Below are lines of data; give the number of them that contain "posedge", and only that.

******************************

## src/rtl/mem_port_arbiter_if.sv

```systemverilog
// Handshake bundle between the IF/MEM requesters, the arbiter and the unified memory.
// The slave modport is the arbiter's view; the master modport is the pipeline/memory side.
interface mem_port_arbiter_if #(
    parameter int ADDR_W = 32,
    parameter int DATA_W = 32
);
    localparam int BE_W = DATA_W / 8;

    logic              if_req;
    logic [ADDR_W-1:0] if_addr;
    logic              if_ack;
    logic [DATA_W-1:0] if_rdata;
    logic              if_stall;

    logic              d_req;
    logic              d_we;
    logic [ADDR_W-1:0] d_addr;
    logic [DATA_W-1:0] d_wdata;
    logic [BE_W-1:0]   d_be;
    logic              d_ack;
    logic [DATA_W-1:0] d_rdata;
    logic              d_stall;

    logic              err;
    logic              halt_req;
    logic              halted;

    logic              mem_req;
    logic              mem_we;
    logic [ADDR_W-1:0] mem_addr;
    logic [DATA_W-1:0] mem_wdata;
    logic [BE_W-1:0]   mem_be;
    logic              mem_ack;
    logic [DATA_W-1:0] mem_rdata;

    modport slave (
        input  if_req, if_addr,
        output if_ack, if_rdata, if_stall,
        input  d_req, d_we, d_addr, d_wdata, d_be,
        output d_ack, d_rdata, d_stall,
        output err,
        input  halt_req,
        output halted,
        output mem_req, mem_we, mem_addr, mem_wdata, mem_be,
        input  mem_ack, mem_rdata
    );

    modport master (
        output if_req, if_addr,
        input  if_ack, if_rdata, if_stall,
        output d_req, d_we, d_addr, d_wdata, d_be,
        input  d_ack, d_rdata, d_stall,
        input  err,
        output halt_req,
        input  halted,
        input  mem_req, mem_we, mem_addr, mem_wdata, mem_be,
        output mem_ack, mem_rdata
    );
endinterface

```

## src/rtl/mem_port_arbiter.sv

```systemverilog
// Arbitrates one single-port variable-latency memory between instruction fetch and the
// MEM stage, with fetch anti-starvation, an ack timeout and a sticky halt.
module mem_port_arbiter #(
    parameter int ADDR_W       = 32,
    parameter int DATA_W       = 32,
    parameter int MAX_D_STREAK = 4,
    parameter int TIMEOUT      = 64
) (
    input  logic               clk,
    input  logic               reset,
    mem_port_arbiter_if.slave  bus
);
    localparam int BE_W     = DATA_W / 8;
    localparam int STREAK_W = 4;
    localparam int WAIT_W   = (TIMEOUT > 1) ? $clog2(TIMEOUT + 1) : 1;

    typedef enum logic [1:0] {
        IDLE    = 2'd0,
        BUSY_IF = 2'd1,
        BUSY_D  = 2'd2,
        HALTED  = 2'd3
    } state_t;

    state_t              state_r;
    logic [STREAK_W-1:0] d_streak_r;
    logic [WAIT_W-1:0]   wait_cnt_r;
    logic                halt_pending_r;
    logic                halted_r;
    logic                mem_req_r;
    logic                mem_we_r;
    logic [ADDR_W-1:0]   mem_addr_r;
    logic [DATA_W-1:0]   mem_wdata_r;
    logic [BE_W-1:0]     mem_be_r;

    logic                busy_s;
    logic                halt_now_s;
    logic                timeout_s;
    logic                done_s;
    logic                grant_d_s;
    logic                grant_if_s;
    logic                if_ack_s;
    logic                d_ack_s;
    logic [DATA_W-1:0]   rdata_s;

    // Arbitration decision, completion detection and the ack/data return path.
    always_comb begin
        busy_s     = (state_r == BUSY_IF) || (state_r == BUSY_D);
        // halt_req seen this cycle already blocks a grant, not just the registered flag
        halt_now_s = halt_pending_r || bus.halt_req;

        if (TIMEOUT != 32'sd0) begin
            timeout_s = busy_s && !bus.mem_ack && (wait_cnt_r == WAIT_W'(TIMEOUT - 1));
        end else begin
            timeout_s = 1'b0;
        end

        done_s   = busy_s && (bus.mem_ack || timeout_s);
        if_ack_s = done_s && (state_r == BUSY_IF);
        d_ack_s  = done_s && (state_r == BUSY_D);

        if (timeout_s) begin
            rdata_s = {DATA_W{1'b0}};
        end else begin
            rdata_s = bus.mem_rdata;
        end

        if ((state_r == IDLE) && !halt_now_s) begin
            grant_d_s  = bus.d_req &&
                         !(bus.if_req && (d_streak_r == STREAK_W'(MAX_D_STREAK)));
            grant_if_s = !grant_d_s && bus.if_req;
        end else begin
            grant_d_s  = 1'b0;
            grant_if_s = 1'b0;
        end
    end

    assign bus.if_ack    = if_ack_s;
    assign bus.d_ack     = d_ack_s;
    assign bus.if_rdata  = rdata_s;
    assign bus.d_rdata   = rdata_s;
    assign bus.err       = timeout_s;
    assign bus.if_stall  = bus.if_req && !if_ack_s;
    assign bus.d_stall   = bus.d_req && !d_ack_s;
    assign bus.halted    = halted_r;
    assign bus.mem_req   = mem_req_r;
    assign bus.mem_we    = mem_we_r;
    assign bus.mem_addr  = mem_addr_r;
    assign bus.mem_wdata = mem_wdata_r;
    assign bus.mem_be    = mem_be_r;

    // Arbiter FSM with registered memory-side outputs, streak/wait counters and halt flag.
    always_ff @(posedge clk or posedge reset) begin
        if (reset) begin
            state_r        <= IDLE;
            d_streak_r     <= {STREAK_W{1'b0}};
            wait_cnt_r     <= {WAIT_W{1'b0}};
            halt_pending_r <= 1'b0;
            halted_r       <= 1'b0;
            mem_req_r      <= 1'b0;
            mem_we_r       <= 1'b0;
            mem_addr_r     <= {ADDR_W{1'b0}};
            mem_wdata_r    <= {DATA_W{1'b0}};
            mem_be_r       <= {BE_W{1'b0}};
        end else begin
            halt_pending_r <= halt_pending_r | bus.halt_req;

            case (state_r)
                IDLE: begin
                    if (halt_now_s) begin
                        state_r   <= HALTED;
                        halted_r  <= 1'b1;
                        mem_req_r <= 1'b0;
                    end else if (grant_d_s) begin
                        state_r     <= BUSY_D;
                        mem_req_r   <= 1'b1;
                        mem_we_r    <= bus.d_we;
                        mem_addr_r  <= bus.d_addr;
                        mem_wdata_r <= bus.d_wdata;
                        mem_be_r    <= bus.d_be;
                        wait_cnt_r  <= {WAIT_W{1'b0}};
                        // streak only accumulates while fetch is actually being held off
                        if (!bus.if_req) begin
                            d_streak_r <= {STREAK_W{1'b0}};
                        end else if (d_streak_r < STREAK_W'(MAX_D_STREAK)) begin
                            d_streak_r <= d_streak_r + STREAK_W'(1);
                        end else begin
                            d_streak_r <= d_streak_r;
                        end
                    end else if (grant_if_s) begin
                        state_r     <= BUSY_IF;
                        mem_req_r   <= 1'b1;
                        mem_we_r    <= 1'b0;
                        mem_addr_r  <= bus.if_addr;
                        mem_wdata_r <= {DATA_W{1'b0}};
                        mem_be_r    <= {BE_W{1'b1}};
                        wait_cnt_r  <= {WAIT_W{1'b0}};
                        d_streak_r  <= {STREAK_W{1'b0}};
                    end else begin
                        mem_req_r <= 1'b0;
                    end
                end

                BUSY_IF, BUSY_D: begin
                    if (done_s) begin
                        mem_req_r  <= 1'b0;
                        wait_cnt_r <= {WAIT_W{1'b0}};
                        if (halt_now_s) begin
                            state_r  <= HALTED;
                            halted_r <= 1'b1;
                        end else begin
                            state_r <= IDLE;
                        end
                    end else if (wait_cnt_r != {WAIT_W{1'b1}}) begin
                        wait_cnt_r <= wait_cnt_r + WAIT_W'(1);
                    end else begin
                        wait_cnt_r <= wait_cnt_r;
                    end
                end

                HALTED: begin
                    mem_req_r <= 1'b0;
                    halted_r  <= 1'b1;
                end

                default: begin
                    state_r   <= IDLE;
                    mem_req_r <= 1'b0;
                end
            endcase
        end
    end
endmodule
```

## src/flat_wrapper.sv

```systemverilog
// flat-port wrapper written by rule: the top's interface ports become plain ports
module mem_port_arbiter_flat 
#(
    parameter int ADDR_W       = 32,
    parameter int DATA_W       = 32,
    parameter int MAX_D_STREAK = 4,
    parameter int TIMEOUT      = 64
)
  (clk, reset, bus_if_req, bus_if_addr, bus_if_ack, bus_if_rdata, bus_if_stall, bus_d_req, bus_d_we, bus_d_addr, bus_d_wdata, bus_d_be, bus_d_ack, bus_d_rdata, bus_d_stall, bus_err, bus_halt_req, bus_halted, bus_mem_req, bus_mem_we, bus_mem_addr, bus_mem_wdata, bus_mem_be, bus_mem_ack, bus_mem_rdata);
  mem_port_arbiter_if #(.ADDR_W(ADDR_W), .DATA_W(DATA_W)) bus_i ();
  input  logic clk;
  input  logic reset;
  input wire logic [$bits(bus_i.if_req)-1:0] bus_if_req;
  input wire logic [$bits(bus_i.if_addr)-1:0] bus_if_addr;
  output wire logic [$bits(bus_i.if_ack)-1:0] bus_if_ack;
  output wire logic [$bits(bus_i.if_rdata)-1:0] bus_if_rdata;
  output wire logic [$bits(bus_i.if_stall)-1:0] bus_if_stall;
  input wire logic [$bits(bus_i.d_req)-1:0] bus_d_req;
  input wire logic [$bits(bus_i.d_we)-1:0] bus_d_we;
  input wire logic [$bits(bus_i.d_addr)-1:0] bus_d_addr;
  input wire logic [$bits(bus_i.d_wdata)-1:0] bus_d_wdata;
  input wire logic [$bits(bus_i.d_be)-1:0] bus_d_be;
  output wire logic [$bits(bus_i.d_ack)-1:0] bus_d_ack;
  output wire logic [$bits(bus_i.d_rdata)-1:0] bus_d_rdata;
  output wire logic [$bits(bus_i.d_stall)-1:0] bus_d_stall;
  output wire logic [$bits(bus_i.err)-1:0] bus_err;
  input wire logic [$bits(bus_i.halt_req)-1:0] bus_halt_req;
  output wire logic [$bits(bus_i.halted)-1:0] bus_halted;
  output wire logic [$bits(bus_i.mem_req)-1:0] bus_mem_req;
  output wire logic [$bits(bus_i.mem_we)-1:0] bus_mem_we;
  output wire logic [$bits(bus_i.mem_addr)-1:0] bus_mem_addr;
  output wire logic [$bits(bus_i.mem_wdata)-1:0] bus_mem_wdata;
  output wire logic [$bits(bus_i.mem_be)-1:0] bus_mem_be;
  input wire logic [$bits(bus_i.mem_ack)-1:0] bus_mem_ack;
  input wire logic [$bits(bus_i.mem_rdata)-1:0] bus_mem_rdata;
  assign bus_i.if_req = bus_if_req;
  assign bus_i.if_addr = bus_if_addr;
  assign bus_if_ack = bus_i.if_ack;
  assign bus_if_rdata = bus_i.if_rdata;
  assign bus_if_stall = bus_i.if_stall;
  assign bus_i.d_req = bus_d_req;
  assign bus_i.d_we = bus_d_we;
  assign bus_i.d_addr = bus_d_addr;
  assign bus_i.d_wdata = bus_d_wdata;
  assign bus_i.d_be = bus_d_be;
  assign bus_d_ack = bus_i.d_ack;
  assign bus_d_rdata = bus_i.d_rdata;
  assign bus_d_stall = bus_i.d_stall;
  assign bus_err = bus_i.err;
  assign bus_i.halt_req = bus_halt_req;
  assign bus_halted = bus_i.halted;
  assign bus_mem_req = bus_i.mem_req;
  assign bus_mem_we = bus_i.mem_we;
  assign bus_mem_addr = bus_i.mem_addr;
  assign bus_mem_wdata = bus_i.mem_wdata;
  assign bus_mem_be = bus_i.mem_be;
  assign bus_i.mem_ack = bus_mem_ack;
  assign bus_i.mem_rdata = bus_mem_rdata;
  mem_port_arbiter #(.ADDR_W(ADDR_W), .DATA_W(DATA_W), .MAX_D_STREAK(MAX_D_STREAK), .TIMEOUT(TIMEOUT)) u_core (.clk(clk), .reset(reset), .bus(bus_i));
endmodule
```
<file path="src/rtl/decode_38_hold.sv">
// 3-to-8 one-hot decoder that accepts a code over a valid/ready handshake and
// holds the decoded word for HOLD_CYCLES clocks before returning to idle.
//
//   state | meaning
//   IDLE  | ready for a code, one-hot register cleared
//   HOLD  | driving the decoded word, counter running down to zero
module decode_38_hold #(
    parameter int HOLD_CYCLES = 4,
    parameter int CNT_W       = 8
) (
    input  logic             clk,
    input  logic             rst_n,
    input  logic [2:0]       din,
    input  logic             din_valid,
    output logic             din_ready,
    input  logic             en,
    output logic [7:0]       dout,
    output logic             busy,
    output logic             done,
    output logic [2:0]       last_code
);

    // A zero hold length is treated as a single-cycle hold.
    localparam int               HOLD_EFF = (HOLD_CYCLES < 1) ? 1 : HOLD_CYCLES;
    localparam logic [CNT_W-1:0] CNT_LOAD = CNT_W'(HOLD_EFF - 1);

    typedef enum logic {
        IDLE = 1'b0,
        HOLD = 1'b1
    } state_t;

    state_t           state, state_nxt;
    logic [7:0]       onehot, onehot_nxt;
    logic [CNT_W-1:0] cnt, cnt_nxt;
    logic [2:0]       code_q, code_nxt;
    logic             done_q, done_nxt;
    logic             accept;

    always_ff @(posedge clk) begin
        if (!rst_n) begin
            state  <= IDLE;
            onehot <= 8'h00;
            cnt    <= '0;
            code_q <= 3'd0;
            done_q <= 1'b0;
        end else begin
            state  <= state_nxt;
            onehot <= onehot_nxt;
            cnt    <= cnt_nxt;
            code_q <= code_nxt;
            done_q <= done_nxt;
        end
    end

    always_comb begin
        state_nxt  = state;
        onehot_nxt = onehot;
        cnt_nxt    = cnt;
        code_nxt   = code_q;
        done_nxt   = 1'b0;
        accept     = 1'b0;
        case (state)
            IDLE: begin
                onehot_nxt = 8'h00;
                accept     = din_valid;
                if (accept) begin
                    state_nxt  = HOLD;
                    onehot_nxt = 8'h01 << din;
                    cnt_nxt    = CNT_LOAD;
                    code_nxt   = din;
                end
            end
            HOLD: begin
                if (cnt != '0) begin
                    cnt_nxt = cnt - CNT_W'(1);
                end else begin
                    state_nxt  = IDLE;
                    onehot_nxt = 8'h00;
                    done_nxt   = 1'b1;
                end
            end
            default: begin
                state_nxt  = IDLE;
                onehot_nxt = 8'h00;
            end
        endcase
    end

    assign din_ready = (state == IDLE);
    assign busy      = (state == HOLD);
    assign done      = done_q;
    assign last_code = code_q;
    // Enable gates only the visible word; timing continues underneath.
    assign dout      = en ? onehot : 8'h00;

endmodule

</file>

******************************

WRITTEN SOLUTION =>
2